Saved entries

This design comes from an exercise in tuning for small area, a short achievable clock period and few clock cycles on the open sky130 flow, not from production work.
Function was checked by simulation only, so behaviour that the tests miss may differ from the original.

==> inputs of run a <==
// flash_prog
module flash_prog (
    input             clk,
    input             rst,
    input      [7:0]  rx_data,
    input             rx_valid,
    output            rx_ready,
    output reg [7:0]  tx_data,
    output reg        tx_valid,
    input             tx_ready,
    output            bus_req,
    output            bus_we,
    output     [20:0] bus_addr,
    output     [31:0] bus_wdata,
    input             bus_ack,
    input      [31:0] bus_rdata,
    output            handed_off
);
==> flow/config.mk <==
export PLATFORM = sky130hd
export DESIGN_NAME = flash_prog
export DESIGN_NICKNAME = flash_prog
export VERILOG_FILES = /design/flow/design.v
export SDC_FILE = /design/flow/constraint.sdc
export NUM_CORES = 4
export LEC_CHECK = 0
export CAP_MARGIN = 20
export CORE_MARGIN = 2
export CORE_UTILIZATION = 60
export SETUP_SLACK_MARGIN = 4.5
export SLEW_MARGIN = 20
==> flow/constraint.sdc <==
create_clock -name core_clock -period 8.0 [get_ports {clk}]
set_input_delay 1.6000 -clock core_clock [delete_from_list [all_inputs] [get_ports {clk}]]
set_output_delay 1.6000 -clock core_clock [all_outputs]
set_load 0.01 [all_outputs]
standard.sh (not shown) runs the stock make flow with config.mk's settings and CLKGATE_MAP_FILE= SYNTH_SCRIPT=/design/flow/synth_recipe.tcl, a recipe that flattens the netlist after the stock synthesis.
==> flow/flow/run.sh <==
#!/bin/bash
# The standard layout (standard.sh: the standard flow's own ORFS make flow, unchanged synthesis), with the
# ports buffered by plain buffers instead of the delay buffers buffer_ports picks by default.
set -euo pipefail
bash standard.sh "BUFFER_PORTS_ARGS=-buffer_cell sky130_fd_sc_hd__buf_2" finish > standard.log 2>&1
==> run b: changes against run a <==
--- a/flow/design.v
+++ b/flow/design.v
@@ -55,12 +55,12 @@
                S_LEV   = 4,  S_WCTRL = 5,  S_RACK  = 6,  S_RD    = 7,
                S_UL1   = 8,  S_UL2   = 9,  S_CMD   = 10, S_SECT  = 11,
                S_BOOT  = 12, S_IDM   = 13, S_IDD   = 14, S_IDX   = 15,
                S_IDO   = 16, S_A0    = 17, S_DATA  = 18, S_POLL0 = 19,
                S_POLL  = 20, S_VER   = 21, S_BEX1  = 22, S_BEX2  = 23,
-               S_FIN   = 24, S_HAND  = 25, S_LEV0  = 26;
-    localparam NS = 27;
+               S_FIN   = 24, S_HAND  = 25;
+    localparam NS = 26;
     localparam O_ID = 0, O_CE = 1, O_ER = 2, O_WR = 3, O_RD = 4, O_S1 = 5;
     reg [NS-1:0] st;
     reg [5:0]  op;
     reg        second;      
     reg        pb;          
@@ -83,11 +83,10 @@
     reg [3:0]  fail;
     reg        q_req, q_we, q_sela, q_even, q_odd;
     reg [7:0]  q_byte;
     reg        q_reply;     
     reg        q_inw;       
-    reg        r_rd_ref, r_er_ref, r_er_none;
     wire hold     = (rcnt != 3'd0);
     wire slotfree = !tx_valid || tx_ready;
     wire can_send = slotfree && !hold;
     wire [4:0] fix = {st[S_BOOT] && nb == 2'd2,
                       st[S_BOOT] && nb != 2'd2,
@@ -153,29 +152,28 @@
         if (st[S_MASK]) begin
             if (take) sn[S_IDLE] = 1'b1; else sn[S_MASK] = 1'b1;
         end
         if (st[S_FLD]) begin
             if (take && nb == 2'd3) begin
-                if (fld_len) sn[S_LEV0] = 1'b1; else sn[S_PEV] = 1'b1;
+                if (fld_len) sn[S_LEV] = 1'b1; else sn[S_PEV] = 1'b1;
             end else sn[S_FLD] = 1'b1;
         end
         if (st[S_PEV]) begin
             if (can_send || op[O_ER]) begin
                 if (!op[O_WR])      sn[S_FLD]   = 1'b1;
                 else if (wp_refuse) sn[S_IDLE]  = 1'b1;
                 else                sn[S_WCTRL] = 1'b1;
             end else sn[S_PEV] = 1'b1;
         end
-        if (st[S_LEV0]) sn[S_LEV] = 1'b1;
         if (st[S_LEV]) begin
             if (can_send) begin
                 if (op[O_RD]) begin
-                    if (r_rd_ref) sn[S_IDLE] = 1'b1; else sn[S_RD] = 1'b1;
+                    if (rd_refuse) sn[S_IDLE] = 1'b1; else sn[S_RD] = 1'b1;
                 end else begin
-                    if (r_er_ref)       sn[S_IDLE] = 1'b1;
-                    else if (r_er_none) sn[S_FIN]  = 1'b1;
-                    else                sn[S_UL1]  = 1'b1;
+                    if (er_refuse)    sn[S_IDLE] = 1'b1;
+                    else if (er_none) sn[S_FIN]  = 1'b1;
+                    else              sn[S_UL1]  = 1'b1;
                 end
             end else sn[S_LEV] = 1'b1;
         end
         if (st[S_WCTRL]) begin
             if (take && rx00 && !ovf)             sn[S_UL1]   = 1'b1;
@@ -297,11 +295,11 @@
             push = 1'b1;
             push_byte = {7'd0, op[O_WR] && wp_refuse};
         end
         if (st[S_LEV] && can_send) begin
             push = 1'b1;
-            push_byte = {7'd0, op[O_RD] ? r_rd_ref : r_er_ref};
+            push_byte = {7'd0, op[O_RD] ? rd_refuse : er_refuse};
         end
         if (st[S_WCTRL] && take && (rx00 || rx01 || rx02)) begin
             push = 1'b1;
             push_byte = rx02 ? 8'h02 : {7'd0, rx00 && ovf};
         end
@@ -390,14 +388,11 @@
             a       <= {f2, f1, f0[7:2]};
             phi     <= (f3 != 8'd0);
             plo     <= (f0[1:0] != 2'd0);
             fld_len <= 1'b1;
         end
-        r_rd_ref  <= rd_refuse;
-        r_er_ref  <= er_refuse;
-        r_er_none <= er_none;
-        if (st[S_LEV0]) N[13:0] <= S[13:0];
+        if (st[S_LEV] && can_send) N[13:0] <= S[13:0];
         if (st[S_RD] && hs) begin
             P    <= bus_rdata;
             rcnt <= slotfree ? 3'd3 : 3'd4;
             rid  <= 1'b0;
             a    <= a_inc;
==> flow/run.sh (new file) <==
#!/bin/bash
# synth_recipe.tcl (not shown) runs the flow's synth.tcl, then flattens the netlist and writes it again
# the make line also repeats each setting of config.mk as NAME=value (left out here)
make -C /OpenROAD-flow-scripts/flow DESIGN_CONFIG=/design/flow/config.mk WORK_HOME=/design/flow/orfs CLKGATE_MAP_FILE= SYNTH_SCRIPT=/design/flow/synth_recipe.tcl finish
CORE_UTILIZATION = 40   (was 60)
removed: flow/flow/run.sh
removed: flow/standard.sh
==> run c: changes against run a <==
--- a/flow/design.v
+++ b/flow/design.v
@@ -84,10 +84,11 @@
     reg        q_req, q_we, q_sela, q_even, q_odd;
     reg [7:0]  q_byte;
     reg        q_reply;     
     reg        q_inw;       
     reg        r_rd_ref, r_er_ref, r_er_none;
+    reg [13:0] r_S;
     wire hold     = (rcnt != 3'd0);
     wire slotfree = !tx_valid || tx_ready;
     wire can_send = slotfree && !hold;
     wire [4:0] fix = {st[S_BOOT] && nb == 2'd2,
                       st[S_BOOT] && nb != 2'd2,
@@ -393,11 +394,12 @@
             fld_len <= 1'b1;
         end
         r_rd_ref  <= rd_refuse;
         r_er_ref  <= er_refuse;
         r_er_none <= er_none;
-        if (st[S_LEV0]) N[13:0] <= S[13:0];
+        r_S       <= S[13:0];
+        if (st[S_LEV] && can_send) N[13:0] <= r_S;
         if (st[S_RD] && hs) begin
             P    <= bus_rdata;
             rcnt <= slotfree ? 3'd3 : 3'd4;
             rid  <= 1'b0;
             a    <= a_inc;
CORE_UTILIZATION = 40   (was 60)
==> qor summary <==
quantity                                                        run b           run c           run a
Result of the run                                      finished clean  finished clean  finished clean
Worst clock skew on the final layout                        0.0299 ns       0.0137 ns       0.0118 ns
Core area                                                0.0296 sq mm    0.0299 sq mm    0.0195 sq mm
Critical path class                                           reg2reg          in2reg         reg2reg
Number of inserted filler cells in the final layout             2,774           2,875           1,546
Final clock period utilization by the worst path                45.1%           45.1%           45.8%
Clock network area share                                        4.10%           5.39%           4.78%
Slew at the pin closest to its max-slew limit                 1.01 ns         1.03 ns        0.864 ns
Crit-path max FO                                                    5               5               6
Inserted Diodes                                                     1               0               0
Net count after synthesis                                       1,367           1,390           1,373
Area grow syn2layout                                            27.6%           18.9%           16.1%
Ratio of cells with drive above 1 in the final layout           25.2%           20.6%           20.9%
Synth top area share                                            27.0%           26.6%           27.1%
Clock buffer depth                                                  2               3               2
Total number of multi-input combinational cells                   993           1,014           1,003
Testbench counts of run a, summed over its fixed seeds: cycles 58,384.
Testbench counts of run b, summed over its fixed seeds: cycles 58,368.
Testbench counts of run c, summed over its fixed seeds: cycles 58,384.

==> separate check: timing with driven ports <==
The flow's constraints put no driver on any port. The routed layouts listed below were extracted and timed again, unchanged, in two steps. Step 1: set_driving_cell puts a clkbuf_16 on clk and a buf_2 on each other input, an assumption about the parent block. Step 2 also shifts input and output timing later by t, the mid clock arrival at the registers, as if the neighbouring blocks saw the same clock. a / b / c = ideal ports / drivers / drivers and shift; a / b = the first two.
run | t (ns) | slack for setup (ns) | worst register clock-pin slew, ns
run a | 0.488 | 4.334 / 4.334 / 3.950 | 0.08 / 0.08
run b | 0.498 | 4.394 / 4.394 / 3.928 | 0.10 / 0.10
run c | 0.581 | 4.394 / 4.423 / 3.842 | 0.07 / 0.07
After both steps every run listed still meets setup and hold. The setup slack of run c, which loses most, moves by +0.029 ns with the drivers and by -0.552 ns with both steps.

#### Your task
Each line of the records above that holds the word "path" should be counted, and only the final number stated.

#### Answer below
3